§ Work item
The stretch from the line with "output wire logic [$bits(o_result_i.valid)-1:0]" through the line with "output wire logic [$bits(o_result_i.reserved_word)-1:0]" in the records below: write it out exactly, and nothing else.

== == ==

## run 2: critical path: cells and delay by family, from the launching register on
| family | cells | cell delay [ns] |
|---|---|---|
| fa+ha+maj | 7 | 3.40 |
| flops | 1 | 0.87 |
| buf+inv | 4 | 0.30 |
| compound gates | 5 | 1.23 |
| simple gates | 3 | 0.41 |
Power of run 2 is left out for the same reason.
**src/sv/ksv_pkg.sv**
```systemverilog
`timescale 1ns / 1ps
`default_nettype none
// ----------------------------------------------------------------------------
// ksv_pkg: shared definitions for the plucked-string voice
// Field widths, register codes, request kinds, reset values and the
// command/status bundles between controller and datapath.
// ----------------------------------------------------------------------------
package ksv_pkg;

   // default geometry of the delay loop
   localparam int DELAY_DEPTH_DEF = 1024;
   localparam int FRAC_BITS_DEF   = 8;

   // stream field widths
   localparam int TYPE_W   = 2;
   localparam int SAMPLE_W = 18;
   localparam int TDATA_W  = 24;

   // loop arithmetic
   localparam int ACC_W          = 32;
   localparam int ACC_FRAC       = 8;
   localparam int COEF_W         = 17;
   localparam int COEF_FRAC      = 16;
   localparam int SCALE_W        = 16;
   localparam int SCALE_0P3      = 19661;
   localparam int TENSION_FULL   = 64;
   localparam int HELD_LPF_SHIFT = 10;

   // configuration port
   localparam int CSR_INDEX_W = 3;
   localparam int CSR_DATA_W  = 19;
   localparam int DL_W        = 19;
   localparam int TENSION_W   = 7;

   // register reset values
   localparam logic [DL_W-1:0]      DL_RESET         = DL_W'(25600);
   localparam logic [TENSION_W-1:0] TENSION_RESET    = TENSION_W'(8);
   localparam logic [COEF_W-1:0]    HELD_DECAY_RESET = COEF_W'(64225);
   localparam logic [COEF_W-1:0]    MUTE_DECAY_RESET = COEF_W'(49152);
   localparam logic [COEF_W-1:0]    MUTE_LPF_RESET   = COEF_W'(32768);

   typedef enum logic [TYPE_W-1:0] {
      REQ_SAMPLE   = 2'd0,
      REQ_NOTE_ON  = 2'd1,
      REQ_NOTE_OFF = 2'd2
   } req_kind_type;

   typedef enum logic [CSR_INDEX_W-1:0] {
      REG_DELAY_LENGTH = 3'd0,
      REG_TENSION      = 3'd1,
      REG_HELD_DECAY   = 3'd2,
      REG_MUTE_DECAY   = 3'd3,
      REG_MUTE_LPF     = 3'd4
   } csr_reg_type;

   // controller to datapath
   typedef struct packed {
      logic clear_wr;      // write zero at sweep address
      logic load_req;      // capture request payload
      logic note_on;       // clear accumulator, select held set
      logic note_off;      // select mute set
      logic pos_update;    // load fast-path position
      logic div_start;     // start remainder unit
      logic pos_from_div;  // load position from remainder
      logic rd_issue;      // read tap, first product
      logic mul2;          // loop filter product
      logic wb;            // accumulator, store and result update
      logic scale_rd;      // read at sweep address
      logic scale_wr;      // write scaled entry at sweep address
   } ksv_cmd_type;

   // datapath to controller
   typedef struct packed {
      logic pos_need_div;
      logic div_done;
      logic rsp_free;
      logic sweep_last;
   } ksv_status_type;

endpackage
`default_nettype wire

```
**src/sv/ksv_ctrl.sv**
```systemverilog
`timescale 1ns / 1ps
`default_nettype none
// ----------------------------------------------------------------------------
// ksv_ctrl: sequencer for the plucked-string voice
// Runs the clearing and note-on sweeps, decodes requests and steps the
// datapath through position update, tap read, two products and write back.
// ----------------------------------------------------------------------------
module ksv_ctrl (
   input  wire logic                        clock,
   input  wire logic                        reset,
   input  wire logic                        req_tvalid,
   input  wire logic [ksv_pkg::TYPE_W-1:0]  req_tuser,
   output logic                             req_tready,
   input  wire ksv_pkg::ksv_status_type     status,
   output ksv_pkg::ksv_cmd_type             cmd
);

   typedef enum logic [8:0] {
      ST_CLEAR = 9'b000000001,
      ST_IDLE  = 9'b000000010,
      ST_POS   = 9'b000000100,
      ST_DIV   = 9'b000001000,
      ST_RD    = 9'b000010000,
      ST_MUL   = 9'b000100000,
      ST_WB    = 9'b001000000,
      ST_SC_RD = 9'b010000000,
      ST_SC_WR = 9'b100000000
   } state_type;

   state_type state_ff;
   state_type state_in;

   // next state and commands
   always_comb begin
      state_in   = state_ff;
      cmd        = '0;
      req_tready = 1'b0;
      unique case (state_ff)
         ST_CLEAR: begin
            cmd.clear_wr = 1'b1;
            if (status.sweep_last) begin
               state_in = ST_IDLE;
            end
         end
         ST_IDLE: begin
            req_tready = 1'b1;
            if (req_tvalid) begin
               cmd.load_req = 1'b1;
               unique case (req_tuser)
                  ksv_pkg::REQ_SAMPLE: begin
                     state_in = ST_POS;
                  end
                  ksv_pkg::REQ_NOTE_ON: begin
                     cmd.note_on = 1'b1;
                     state_in    = ST_SC_RD;
                  end
                  ksv_pkg::REQ_NOTE_OFF: begin
                     cmd.note_off = 1'b1;
                  end
                  default: ;
               endcase
            end
         end
         ST_POS: begin
            if (status.pos_need_div) begin
               cmd.div_start = 1'b1;
               state_in      = ST_DIV;
            end else begin
               cmd.pos_update = 1'b1;
               state_in       = ST_RD;
            end
         end
         ST_DIV: begin
            if (status.div_done) begin
               cmd.pos_from_div = 1'b1;
               state_in         = ST_RD;
            end
         end
         ST_RD: begin
            cmd.rd_issue = 1'b1;
            state_in     = ST_MUL;
         end
         ST_MUL: begin
            cmd.mul2 = 1'b1;
            state_in = ST_WB;
         end
         ST_WB: begin
            if (status.rsp_free) begin
               cmd.wb   = 1'b1;
               state_in = ST_IDLE;
            end
         end
         ST_SC_RD: begin
            cmd.scale_rd = 1'b1;
            state_in     = ST_SC_WR;
         end
         ST_SC_WR: begin
            cmd.scale_wr = 1'b1;
            state_in     = status.sweep_last ? ST_IDLE : ST_SC_RD;
         end
         default: begin
            state_in = ST_CLEAR;
         end
      endcase
   end

   // state register
   always_ff @(posedge clock) begin
      if (reset) begin
         state_ff <= ST_CLEAR;
      end else begin
         state_ff <= state_in;
      end
   end

endmodule
`default_nettype wire

```
$ cat src/rtl/msc_pkg.sv
// Motor speed command sequencer: shared types, register codes and frame tables.
// Used by every module of the block; depends on nothing.
package msc_pkg;

  // Register indexes on the configuration port
  localparam logic [2:0] CFG_MAX_SPEED       = 3'd0;
  localparam logic [2:0] CFG_FLOOR_SPEED     = 3'd1;
  localparam logic [2:0] CFG_HYSTERESIS      = 3'd2;
  localparam logic [2:0] CFG_POLL_PERIOD     = 3'd3;
  localparam logic [2:0] CFG_STOP_WAIT       = 3'd4;
  localparam logic [2:0] CFG_FAULT_STOP_WAIT = 3'd5;

  // Full-scale demand, hundredths of a percent
  localparam logic [13:0] FULL_SCALE = 14'd10000;

  // x / 625 for x < 2^26 is (x * RECIP_625) >> RECIP_SHIFT, exact over that range
  localparam logic [26:0] RECIP_625   = 27'd109951163;
  localparam int          RECIP_SHIFT = 36;

  // Frame bytes
  localparam logic [7:0] BYTE_SYNC      = 8'h55;
  localparam logic [7:0] BYTE_TAIL      = 8'hCC;
  localparam logic [7:0] BYTE_SPEED_CMD = 8'h02;
  localparam logic [7:0] BYTE_SPEED_REG = 8'h21;
  localparam logic [7:0] BYTE_START     = 8'h00;
  localparam logic [7:0] BYTE_STOP      = 8'h01;
  localparam logic [7:0] BYTE_ACK       = 8'h03;
  localparam logic [7:0] BYTE_ZERO      = 8'h00;

  typedef enum logic [2:0] {
    FR_NONE,
    FR_START,
    FR_STOP,
    FR_STOP2,
    FR_ACK,
    FR_SPEED
  } frame_kind_t;

  typedef struct packed {
    logic [15:0] max_speed;
    logic [15:0] floor_speed;
    logic [15:0] hysteresis;
    logic [15:0] poll_period;
    logic [15:0] stop_wait;
    logic [15:0] fault_stop_wait;
  } cfg_t;

  // One pass worth of output: which frames to send plus the status after the pass
  typedef struct packed {
    frame_kind_t kind;
    logic [15:0] word;
    logic [2:0]  next_stage;
    logic        pin;
    logic        led;
    logic [15:0] ref_speed;
  } job_t;

  typedef struct packed {
    logic        has_byte;
    logic [7:0]  tx_byte;
    logic        last;
    logic [2:0]  next_stage;
    logic        slowdown_pin;
    logic        led_clear;
    logic [15:0] reference_speed;
  } result_t;

  // Number of results a job produces; a silent pass still gives one
  function automatic logic [3:0] frame_len(frame_kind_t kind);
    logic [3:0] len;
    case (kind)
      FR_START: len = 4'd7;
      FR_STOP:  len = 4'd7;
      FR_ACK:   len = 4'd7;
      FR_STOP2: len = 4'd14;
      FR_SPEED: len = 4'd9;
      default:  len = 4'd1;
    endcase
    return len;
  endfunction

  // Byte at position idx of the frame sequence for a job
  function automatic logic [7:0] frame_byte(frame_kind_t kind, logic [3:0] idx,
                                            logic [15:0] word);
    logic [3:0] pos;
    logic [7:0] mid;
    logic [7:0] b;
    pos = ((kind == FR_STOP2) && (idx >= 4'd7)) ? idx - 4'd7 : idx;
    case (kind)
      FR_START: mid = BYTE_START;
      FR_ACK:   mid = BYTE_ACK;
      default:  mid = BYTE_STOP;
    endcase
    b = BYTE_ZERO;
    if (kind == FR_SPEED) begin
      case (pos)
        4'd0:    b = BYTE_SYNC;
        4'd1:    b = BYTE_SPEED_CMD;
        4'd2:    b = BYTE_SPEED_REG;
        4'd5:    b = word[15:8];
        4'd6:    b = word[7:0];
        4'd7:    b = BYTE_TAIL;
        4'd8:    b = BYTE_TAIL;
        default: b = BYTE_ZERO;
      endcase
    end else if (kind != FR_NONE) begin
      case (pos)
        4'd0:    b = BYTE_SYNC;
        4'd2:    b = mid;
        4'd5:    b = BYTE_TAIL;
        4'd6:    b = BYTE_TAIL;
        default: b = BYTE_ZERO;
      endcase
    end
    return b;
  endfunction

endpackage

$ cat src/rtl/msc_if.sv
// Motor speed command sequencer: valid/ready channel interfaces for items and results.
// Stand-alone; no package needed.
interface msc_in_if;
  logic               valid;
  logic               ready;
  logic [31:0]        tick_now;
  logic [13:0]        demand_hundredths;
  logic [15:0]        link_fault_status;
  logic signed [15:0] measured_speed;

  modport source (output valid, output tick_now, output demand_hundredths,
                  output link_fault_status, output measured_speed, input ready);
  modport sink   (input valid, input tick_now, input demand_hundredths,
                  input link_fault_status, input measured_speed, output ready);
endinterface

interface msc_out_if;
  logic        valid;
  logic        ready;
  logic        has_byte;
  logic [7:0]  tx_byte;
  logic        last;
  logic [2:0]  next_stage;
  logic        slowdown_pin;
  logic        led_clear;
  logic [15:0] reference_speed;

  modport source (output valid, output has_byte, output tx_byte, output last,
                  output next_stage, output slowdown_pin, output led_clear,
                  output reference_speed, input ready);
  modport sink   (input valid, input has_byte, input tx_byte, input last,
                  input next_stage, input slowdown_pin, input led_clear,
                  input reference_speed, output ready);
endinterface
File: src/rtl/mpd_back.sv
`timescale 1ns / 1ps
// back end: output register that presents queued results on the result channel
// depends on mpd_pkg and mpd_result_if
module mpd_back (
    input  logic               i_clk,
    input  logic               i_rst_n,
    input  mpd_pkg::t_result   i_head,
    input  mpd_pkg::t_q_status i_q_status,
    output logic               o_pop,
    mpd_result_if.source       o_result
);
    import mpd_pkg::*;

    logic    r_valid;
    t_result r_res;

    // refill when the register is empty or its transaction completes now
    assign o_pop = i_q_status.not_empty && (!r_valid || o_result.ready);

    always_ff @(posedge i_clk) begin
        if (!i_rst_n) begin
            r_valid <= 1'b0;
        end else if (o_pop) begin
            r_valid <= 1'b1;
        end else if (o_result.ready) begin
            r_valid <= 1'b0;
        end
    end

    always_ff @(posedge i_clk) begin
        if (o_pop) begin
            r_res <= i_head;
        end
    end

    assign o_result.valid          = r_valid;
    assign o_result.kind           = r_res.kind;
    assign o_result.unit_type      = r_res.unit_type;
    assign o_result.payload_offset = r_res.payload_offset;
    assign o_result.payload_size   = r_res.payload_size;
    assign o_result.timestamp_us   = r_res.timestamp_us;
    assign o_result.flag_word      = r_res.flag_word;
    assign o_result.reserved_word  = r_res.reserved_word;
    assign o_result.body_length    = r_res.body_length;
    assign o_result.body_byte      = r_res.body_byte;
    assign o_result.last           = r_res.last;

endmodule

File: src/rtl/media_pdu_deframer.sv
`timescale 1ns / 1ps
// channel    dir  payload
// i_byte     in   data_byte (8)
// o_result   out  kind, header fields, body_length, body_byte, last
// i_cfg_*    in   start_word (32), written when i_cfg_we is high
//
// one byte per cycle while the queue has room; each byte is classified in the cycle it is taken
// a result reaches o_result through a queue entry and then the output register
// a two-entry queue feeds the output register, so input stalls only after it fills
// synchronous reset clears the start word, body flag, byte and body counts, queue count, r_valid
// depends on mpd_pkg, mpd_ifs, mpd_front, mpd_queue, mpd_back
module media_pdu_deframer (
    input  logic          i_clk,
    input  logic          i_rst_n,
    input  logic          i_cfg_we,
    input  logic [31:0]   i_cfg_data,
    mpd_byte_if.sink      i_byte,
    mpd_result_if.source  o_result
);
    import mpd_pkg::*;

    logic      push;
    logic      pop;
    t_result   push_data;
    t_result   head;
    t_q_status q_status;

    mpd_front u_front (
        .i_clk       (i_clk),
        .i_rst_n     (i_rst_n),
        .i_cfg_we    (i_cfg_we),
        .i_cfg_data  (i_cfg_data),
        .i_byte      (i_byte),
        .i_q_status  (q_status),
        .o_push      (push),
        .o_push_data (push_data)
    );

    mpd_queue u_queue (
        .i_clk       (i_clk),
        .i_rst_n     (i_rst_n),
        .i_push      (push),
        .i_push_data (push_data),
        .i_pop       (pop),
        .o_head      (head),
        .o_status    (q_status)
    );

    mpd_back u_back (
        .i_clk      (i_clk),
        .i_rst_n    (i_rst_n),
        .i_head     (head),
        .i_q_status (q_status),
        .o_pop      (pop),
        .o_result   (o_result)
    );

endmodule
File: src/flat_wrapper.sv
// flat-port wrapper written by rule: the top's interface ports become plain ports
module media_pdu_deframer_flat import mpd_pkg::*;
  (i_clk, i_rst_n, i_cfg_we, i_cfg_data, i_byte_valid, i_byte_data_byte, i_byte_ready, o_result_valid, o_result_kind, o_result_unit_type, o_result_payload_offset, o_result_payload_size, o_result_timestamp_us, o_result_flag_word, o_result_reserved_word, o_result_body_length, o_result_body_byte, o_result_last, o_result_ready);
  mpd_byte_if i_byte_i ();
  mpd_result_if o_result_i ();
  input  logic i_clk;
  input  logic i_rst_n;
  input  logic i_cfg_we;
  input  logic [31:0] i_cfg_data;
  input wire logic [$bits(i_byte_i.valid)-1:0] i_byte_valid;
  input wire logic [$bits(i_byte_i.data_byte)-1:0] i_byte_data_byte;
  output wire logic [$bits(i_byte_i.ready)-1:0] i_byte_ready;
  output wire logic [$bits(o_result_i.valid)-1:0] o_result_valid;
  output wire logic [$bits(o_result_i.kind)-1:0] o_result_kind;
  output wire logic [$bits(o_result_i.unit_type)-1:0] o_result_unit_type;
  output wire logic [$bits(o_result_i.payload_offset)-1:0] o_result_payload_offset;
  output wire logic [$bits(o_result_i.payload_size)-1:0] o_result_payload_size;
  output wire logic [$bits(o_result_i.timestamp_us)-1:0] o_result_timestamp_us;
  output wire logic [$bits(o_result_i.flag_word)-1:0] o_result_flag_word;
  output wire logic [$bits(o_result_i.reserved_word)-1:0] o_result_reserved_word;
  output wire logic [$bits(o_result_i.body_length)-1:0] o_result_body_length;
  output wire logic [$bits(o_result_i.body_byte)-1:0] o_result_body_byte;
  output wire logic [$bits(o_result_i.last)-1:0] o_result_last;
  input wire logic [$bits(o_result_i.ready)-1:0] o_result_ready;
  assign i_byte_i.valid = i_byte_valid;
  assign i_byte_i.data_byte = i_byte_data_byte;
  assign i_byte_ready = i_byte_i.ready;
  assign o_result_valid = o_result_i.valid;
  assign o_result_kind = o_result_i.kind;
  assign o_result_unit_type = o_result_i.unit_type;
  assign o_result_payload_offset = o_result_i.payload_offset;
  assign o_result_payload_size = o_result_i.payload_size;
  assign o_result_timestamp_us = o_result_i.timestamp_us;
  assign o_result_flag_word = o_result_i.flag_word;
  assign o_result_reserved_word = o_result_i.reserved_word;
  assign o_result_body_length = o_result_i.body_length;
  assign o_result_body_byte = o_result_i.body_byte;
  assign o_result_last = o_result_i.last;
  assign o_result_i.ready = o_result_ready;
  media_pdu_deframer u_core (.i_clk(i_clk), .i_rst_n(i_rst_n), .i_cfg_we(i_cfg_we), .i_cfg_data(i_cfg_data), .i_byte(i_byte_i), .o_result(o_result_i));
endmodule
File: config.mk
export PLATFORM = sky130hd
export DESIGN_NAME = media_pdu_deframer_flat
export DESIGN_NICKNAME = d
export VERILOG_FILES = /design/src/rtl/mpd_pkg.sv /design/src/rtl/mpd_ifs.sv /design/src/rtl/mpd_front.sv /design/src/rtl/mpd_queue.sv /design/src/rtl/mpd_back.sv /design/src/rtl/media_pdu_deframer.sv /design/src/flat_wrapper.sv
export VERILOG_INCLUDE_DIRS = /design/src /design/src/rtl
export SDC_FILE = /design/constraint.sdc
export NUM_CORES = 1
export LEC_CHECK = 0
export ABC_AREA = 1
export BUFFER_PORTS_ARGS = -buffer_cell sky130_fd_sc_hd__buf_2
export CAP_MARGIN = 15
export CORE_MARGIN = 4
export CORE_UTILIZATION = 54
export DETAILED_ROUTE_END_ITERATION = 8
export GPL_ROUTABILITY_DRIVEN = 1
export PLACE_DENSITY = 0.87
export REMOVE_ABC_BUFFERS = 1
export SKIP_LAST_GASP = 1
export SLEW_MARGIN = 40
export SYNTH_ARGS = -nofsm -noshare
export SYNTH_HDL_FRONTEND = slang
export SYNTH_SLANG_ARGS = --single-unit
File: constraint.sdc
create_clock -name i_clk -period 13.5 [get_ports i_clk]
set_clock_uncertainty 0.2 [all_clocks]
set_input_delay 2.7 -clock i_clk [delete_from_list [all_inputs] [get_ports i_clk]]
set_output_delay 2.7 -clock i_clk [all_outputs]
set_load 0.005 [all_outputs]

== == ==

§ Exercise result
  output wire logic [$bits(o_result_i.valid)-1:0] o_result_valid;
  output wire logic [$bits(o_result_i.kind)-1:0] o_result_kind;
  output wire logic [$bits(o_result_i.unit_type)-1:0] o_result_unit_type;
  output wire logic [$bits(o_result_i.payload_offset)-1:0] o_result_payload_offset;
  output wire logic [$bits(o_result_i.payload_size)-1:0] o_result_payload_size;
  output wire logic [$bits(o_result_i.timestamp_us)-1:0] o_result_timestamp_us;
  output wire logic [$bits(o_result_i.flag_word)-1:0] o_result_flag_word;
  output wire logic [$bits(o_result_i.reserved_word)-1:0] o_result_reserved_word;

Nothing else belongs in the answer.